Ex-deputy pleads guilty to improper use of database
YOUNGSTOWN — The attorney for Donald F. Belosic, 51, of Canfield, told Mahoning County Common Pleas Judge Anthony D’Apolito Tuesday that Belosic resigned from the sheriff’s office late last year and “will no longer be able to work in law enforcement” for improperly attempting to use a law-enforcement-only database in 2020.
Attorney John McCaffrey said Belosic, a veteran of nearly 30 years at the sheriff’s office, turned over his Ohio Peace Officers Training Academy certificate to special prosecutors Tuesday as part of the resolution of the misdemeanor criminal case.
Belosic pleaded guilty Tuesday to improperly attempting to use the law-enforcement-only Ohio Law Enforcement Gateway database 14 times when he was a deputy to provide information to a private investigator Belosic worked with before the investigator retired as a special agent for the FBI working in Mahoning County, according to McCaffrey and special prosecutors.
D’Apolito sentenced Belosic to three years of probation and ordered him to perform 80 hours of community service and pay a $250 fine, in addition to the requirement of turning over his OPATA certificate.
Mary Grace Tokmenko, an assistant Cuyahoga County prosecutor, who was one of two special prosecutors who handled the case, said the offense happened in 2020 when Belosic was an active Mahoning County sheriff’s deputy and had access to the Ohio Law Enforcement Gateway.

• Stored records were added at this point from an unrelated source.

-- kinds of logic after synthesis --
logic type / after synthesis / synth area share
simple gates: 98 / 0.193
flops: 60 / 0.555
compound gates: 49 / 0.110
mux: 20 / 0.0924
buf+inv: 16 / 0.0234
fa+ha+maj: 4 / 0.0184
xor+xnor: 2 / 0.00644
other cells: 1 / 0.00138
module odd(clk, out, N, reset, enable);
	input clk;					 
	output out;					 
	input [6-1:0] N;		 
	input reset;				 
	input enable;				 
	reg [6-1:0] counter;	 
	reg [6-1:0] counter2;	 
	reg out_counter;			 
	reg out_counter2;			 
	reg rst_pulse;				 
	reg [6-1:0] old_N;		 
	wire not_zero;				 
	assign out = out_counter2 ^ out_counter;	 
	always @(posedge clk)
	begin
		if(reset | rst_pulse)
		begin
			counter <= N;
			out_counter <= 1;
		end
		else if (enable)
		begin
			if(counter == 1)
			begin
				counter <= N;
				out_counter <= ~out_counter;
			end
			else
			begin
				counter <= counter - 1'b1;
			end
		end
	end
	reg [6-1:0] initial_begin;		 
	wire [6:0] interm_3;			 
	assign interm_3 = {1'b0,N} + 2'b11;		 
	always @(negedge clk)
	begin
		if(reset | rst_pulse)						 
		begin										 
			counter2 <= N;
			initial_begin <= interm_3[6:1];
			out_counter2 <= 1;
		end
		else if(initial_begin <= 1 && enable)		 
		begin										 
			if(counter2 == 1)
			begin
				counter2 <= N;
				out_counter2 <= ~out_counter2;
			end
			else
			begin
				counter2 <= counter2 - 1'b1;
			end
		end
		else if(enable)
		begin
			initial_begin <= initial_begin - 1'b1;
		end
	end
	always @(posedge clk or posedge reset)
	begin
		if(reset)
		begin
			rst_pulse <= 0;
		end
		else if(enable)
		begin
			if(N != old_N)		 
			begin
				rst_pulse <= 1;
			end
			else
			begin
				rst_pulse <= 0;
			end
		end
	end
	always @(posedge clk)
	begin
		old_N <= N;	 
	end				 
endmodule  
$ cat /design/flow/run.sh
#!/bin/bash
# OpenROAD 26Q1-2900-gdf79404cd8, Yosys 0.63+post, stock flow scripts
make -C /OpenROAD-flow-scripts/flow DESIGN_CONFIG=/design/flow/config.mk WORK_HOME=/design/flow/orfs finish
File: /design/flow/config.mk
export PLATFORM = sky130hd
export DESIGN_NAME = branch
export DESIGN_NICKNAME = branch
export VERILOG_FILES = /design/flow/design.v
export SDC_FILE = /design/flow/constraint.sdc
export NUM_CORES = 4
export LEC_CHECK = 1
export CORE_AREA = 10 10 102 102
export DIE_AREA = 0 0 112 112
File: /design/flow/run.sh
#!/bin/bash
# OpenROAD 26Q1-2900-gdf79404cd8, Yosys 0.63+post, stock flow scripts
make -C /OpenROAD-flow-scripts/flow DESIGN_CONFIG=/design/flow/config.mk WORK_HOME=/design/flow/orfs finish
File: /design/flow/constraint.sdc
current_design branch

set clk_period 6.2
set clk_io_pct 0.2

create_clock -name clk0 -period $clk_period

set non_clock_inputs [all_inputs -no_clocks]
set_input_delay [expr $clk_period * $clk_io_pct] -clock clk0 $non_clock_inputs
set_output_delay [expr $clk_period * $clk_io_pct] -clock clk0 [all_outputs]
File: /design/flow/design.v
`timescale 1ns / 1ps
module branch(
    input [5:0] opcode,
    input [25:0] label,
	 input [31:0] rsVal,
    input carryFlag,
    input zFlag,
    input overflowFlag,
    input signFlag,
    input [11:0] pc,
	 input [31:0] raDataOld,
	 output reg [31:0] raDataNew,
    output reg [25:0] pcLabel,
    output reg isBranch,
    input rst
    );
	always @(*) begin
		if(rst) begin
			pcLabel=0;
			isBranch=0;
			raDataNew=0;
		end
		else begin
			if(opcode==6'd48) begin
				pcLabel=label[11:0];
				isBranch=1;
				raDataNew=raDataOld;
			end
			else if(opcode==6'd49) begin
				pcLabel=rsVal[11:0];
				isBranch=1;
				raDataNew=raDataOld;
			end
			else if(opcode==6'd50) begin
				pcLabel=(zFlag==1)?label[11:0]:0;
				isBranch=(zFlag==1);
				raDataNew=raDataOld;
			end
			else if(opcode==6'd51) begin
				pcLabel=(zFlag==0)?label[11:0]:0;
				isBranch=(zFlag==0);
				raDataNew=raDataOld;
			end
			else if(opcode==6'd52) begin
				pcLabel=(carryFlag==1)?label[11:0]:0;
				isBranch=(carryFlag==1);
				raDataNew=raDataOld;
			end
			else if(opcode==6'd53) begin
				pcLabel=(carryFlag==0)?label[11:0]:0;
				isBranch=(carryFlag==0);
				raDataNew=raDataOld;
			end
			else if(opcode==6'd54) begin
				pcLabel=(signFlag==1)?label[11:0]:0;
				isBranch=(signFlag==1);
				raDataNew=raDataOld;
			end
			else if(opcode==6'd55) begin
				pcLabel=(signFlag==0)?label[11:0]:0;
				isBranch=(signFlag==0);
				raDataNew=raDataOld;
			end
			else if(opcode==6'd56) begin
				pcLabel=(overflowFlag==1)?label[11:0]:0;
				isBranch=(overflowFlag==1);
				raDataNew=raDataOld;
			end
			else if(opcode==6'd57) begin
				pcLabel=(overflowFlag==0)?label[11:0]:0;
				isBranch=(overflowFlag==0);
				raDataNew=raDataOld;
			end
			else if(opcode==6'd58) begin
				pcLabel=label[11:0];
				isBranch=1;
				raDataNew={20'd0,(pc+12'd4)};
			end
			else if(opcode==6'd59) begin
				pcLabel=raDataOld[11:0];
				isBranch=1;
				raDataNew=raDataOld;
			end
			else begin
				pcLabel=0;
				isBranch=0;
				raDataNew=raDataOld;
			end
		end
	end
endmodule
==> highlights.md <==
- completed — run status
- 112 um — width of the die
- sky130_fd_sc_hd__and2_1 — library cell occupying the most area in the post-synthesis netlist
- 0 — antenna violations before repair
- 3900 ps — crit path DAT
- 3 — number of cells on the worst hold path
- 30 — pin count of the biggest net entering global routing
- 1 — yosys warns
- 5.866% — XOR/XNOR share of the synthesized area
- 0 — Antenna Nets Post-Route
- 0 — total of hold buffers inserted after clock tree synthesis
- 6.954% — proportion of layout cells with a drive suffix above 1
- 0 — number of hold-slack violations in the final timing report
- sky130_fd_sc_hd__and2_1 (9.8%), sky130_fd_sc_hd__buf_4 (8.4%), sky130_fd_sc_hd__nor2_1 (6.1%) — largest cells by area after synthesis
- 7.110 um^2 — average footprint of a synthesized cell
- 862 — final-layout fill cell count
- 12,540 um^2 — total die size
- 0 — remaining design rule violation count
- 9.532% — Overall Global Routing Usage
- 407 — fin cells
- 1,885 — vias in the first global route
- 1154 um^2 — Multi-input gate area
- 0 — antenna fix cells
- 17 — critical path peak fanout
- 4 — number of iterations in the first detailed-routing pass
- 38.64% — simple-gate share of the synthesized area
- 189 — yosys cell count
- raDataOld[18] — hold path start
- 0 — global-route congestion overflow total
- 0 — setup violation total in the final timing report
- 16.35% — floorplan core density
- 16.37 um — routed wire length per instance
- 33 — number of rows in the core area
- 45.59% — headroom to the max-slew limit
- 0.1321 mW — post-layout total power
- 0 ps — Setup TNS Final
- 0.9311% — adder and majority cell fraction of the synthesized area
- 51.39 nW/um^2 — pwr dens
- 6661 um — total wirelength of the detailed-routed design
- 5139 ps — post-layout min period
- 1061 ps — final worst setup slack
- 0 — max capacitance violation total
- 0 — count of clock buffers in the final design
- 407 — placed cell count
- 9.777% — area fraction of the dominant cell type after synthesis
- 0 um^2 — combined flip-flop and latch cell area
- 31.29% — core occupancy in the finished layout
- 0 — setup bufs post-CTS
- 1344 um^2 — chip area line of the yosys report
- raDataNew[18] — Hold Path End
- 4960 ps — worst path required time
- sky130_fd_sc_hd__clkdlybuf4s50_1 (124), sky130_fd_sc_hd__nor2_1 (22), sky130_fd_sc_hd__and2_1 (21) — most frequent cells in the layout
- 124 — I/O Buffers
- 189 — cell count after synthesis
- 172 — total I/O pin count
- simple AND/OR/NAND/NOR gates — biggest combinational cell group after synthesis
- 0.1946 GHz — fmax
- 11.85% — GR met1 Demand/Resource
- primary input to output port — HP Class
- 47 — distinct lib cells
- output port — CP Capture Type
- 4.604 — Avg Vias per Cell
- 15.23% — GRT met2 Usage
- 82.89% — portion of the clock cycle consumed by the worst path in the final layout
- 1344 um^2 — Mapped Area
- 5711 um — final HPWL from detailed placement
- 0 — post-CTS resize count
- 10,210 um — wire length of the first global-routing pass
- opcode[0] — source of the critical timing path
- 8217 um^2 — standard cell core area
- 112 um — DIE HEIGHT
- 813.1 ps — Slew @ Worst Pin
- 31.19% — fraction of the mapped netlist area in compound gates
- met2 — most congested layer reported by global routing
- 4.469% — Post-synth mux share
- 1,874 — total number of vias
- 0.01373 mV — worst ir drop on vdd
- 0.8991 — global placement routability congestion
- 66 — number of warning messages in the logs
- 2571 um^2 — placed instance area
- sky130_fd_sc_hd__clkdlybuf4s50_1 — most common cell after layout, fill and taps aside
- 2571 um^2 — final design area excluding fillers
- primary input to output port — critical setup path kind
- false — setup repair after global routing missed its margin
- 4.940% — GR Layer Usage met3
- 0% — share of synthesized area occupied by flip-flops and latches
- 47 — Starting DRT DRC Count
- primary input — Critical Path Source Type
- 91.34% — Area growth, synth to finish
- 0 — number of max-slew violations in the final report
- 0.9052 nW — static leakage power
- 1046 ps — Placement Setup Slack
- 0 — Seq cells
- 3398 ps — Hold Slack
-- cells in the mapped netlist, types with 2 or more instances --
master / n
sky130_fd_sc_hd__a211oi_1: 9
sky130_fd_sc_hd__a21oi_1: 2
sky130_fd_sc_hd__a221oi_1: 6
sky130_fd_sc_hd__a221oi_2: 3
sky130_fd_sc_hd__a22oi_1: 2
sky130_fd_sc_hd__and2_1: 21
sky130_fd_sc_hd__and2b_2: 2
sky130_fd_sc_hd__and3_1: 4
sky130_fd_sc_hd__and3b_2: 2
sky130_fd_sc_hd__and4bb_2: 3
sky130_fd_sc_hd__buf_2: 2
sky130_fd_sc_hd__buf_4: 15
sky130_fd_sc_hd__buf_6: 3
sky130_fd_sc_hd__clkbuf_1: 3
sky130_fd_sc_hd__clkbuf_8: 4
sky130_fd_sc_hd__inv_1: 4
sky130_fd_sc_hd__mux2i_1: 6
sky130_fd_sc_hd__nand2_1: 4
sky130_fd_sc_hd__nand3_1: 10
sky130_fd_sc_hd__nand4b_1: 2
sky130_fd_sc_hd__nor2_1: 22
sky130_fd_sc_hd__nor2b_1: 2
sky130_fd_sc_hd__nor3_1: 13
sky130_fd_sc_hd__nor4_1: 2
sky130_fd_sc_hd__o21a_1: 2
sky130_fd_sc_hd__o21ai_0: 5
sky130_fd_sc_hd__o22ai_1: 8
sky130_fd_sc_hd__o41ai_1: 2
sky130_fd_sc_hd__xnor2_1: 2
sky130_fd_sc_hd__xor2_1: 7
-- routing by layer --
layer | routed length, um | part of all wire [%] | vias up
met5 | 0 | 0 | -
li1 | - | - | 915
met3 | 933 | 14 | 2
met1 | 2770 | 42 | 835
met2 | 2952 | 44 | 122
met4 | 5 | 0.075 | 0
-- cell type report --
cell class / instances / share of cell area, %
Inverter: 4 / 0.5839
Multi-Input combinational cell: 170 / 44.87
Tap cell: 105 / 5.109
Timing Repair Buffer: 128 / 49.44
-- critical path, stage by stage --
cell	delay, ps
sky130_fd_sc_hd__clkdlybuf4s50_1	720
sky130_fd_sc_hd__or3_4	520
sky130_fd_sc_hd__a32oi_2	290
sky130_fd_sc_hd__a31oi_4	230
sky130_fd_sc_hd__a221oi_1	390
sky130_fd_sc_hd__nor3_1	80
sky130_fd_sc_hd__clkdlybuf4s50_1	420
-- where the power goes --
group / switching [mW] / internal (mW)
combinational: 0.0464 / 0.0857
sequential: 0 / 0
clock: 0 / 0
total: 0.0464 / 0.0857
-- worst max path at each step --
stage / to / slack, ps / cells past startpoint
5_1_grt: pcLabel[5] / 810 / 7
6_report: pcLabel[5] / 1060 / 7
4_1_cts: pcLabel[5] / 1040 / 7
-- logic make-up after synthesis --
| family | count (synthesis) |
|---|---|
| AND/OR/NAND/NOR | 91 |
| AND-OR/OR-AND | 49 |
| buffers and inverters | 32 |
| XOR/XNOR | 9 |
| multiplexers | 6 |
| adder cells (fa/ha/maj) | 1 |
| other | 1 |
Power and IR drop assume default switching activity.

It is used to help criminal justice agencies “connect, solve and prevent crimes,” according to the Ohio Attorney General’s office. The Ohio Bureau of Criminal Investigation, which is part of the Ohio Attorney General’s office, investigated the matter in 2024, Tokmenko said.
She said an associate of Belosic’s was working as a private investigator and requested and worked with Belosic to “obtain multiple amounts of information from OHLEG.
“So what was happening was the private investigator was surveilling some people — I believe the defendant also was — and the private investigator would ask for a certain license plate to be run or a name or address,” she said.
She said the BCI investigation showed Belosic did this 14 times “outside of the scope of his job” and provided the information to the “non-law-enforcement individual.”
Much of the evidence collected during the investigation came from the sheriff’s-department-issued cell phone of Belosic, she said. She thought the resolution reached between her, fellow Cuyahoga County Assistant Prosecutor Andrew Rogalski, Belosic and his attorney was “fair.”
She said Belosic turned over to her and Rogalski his Ohio Peace Officers Training Academy certificate, “as this was one of the main conditions of this plea.”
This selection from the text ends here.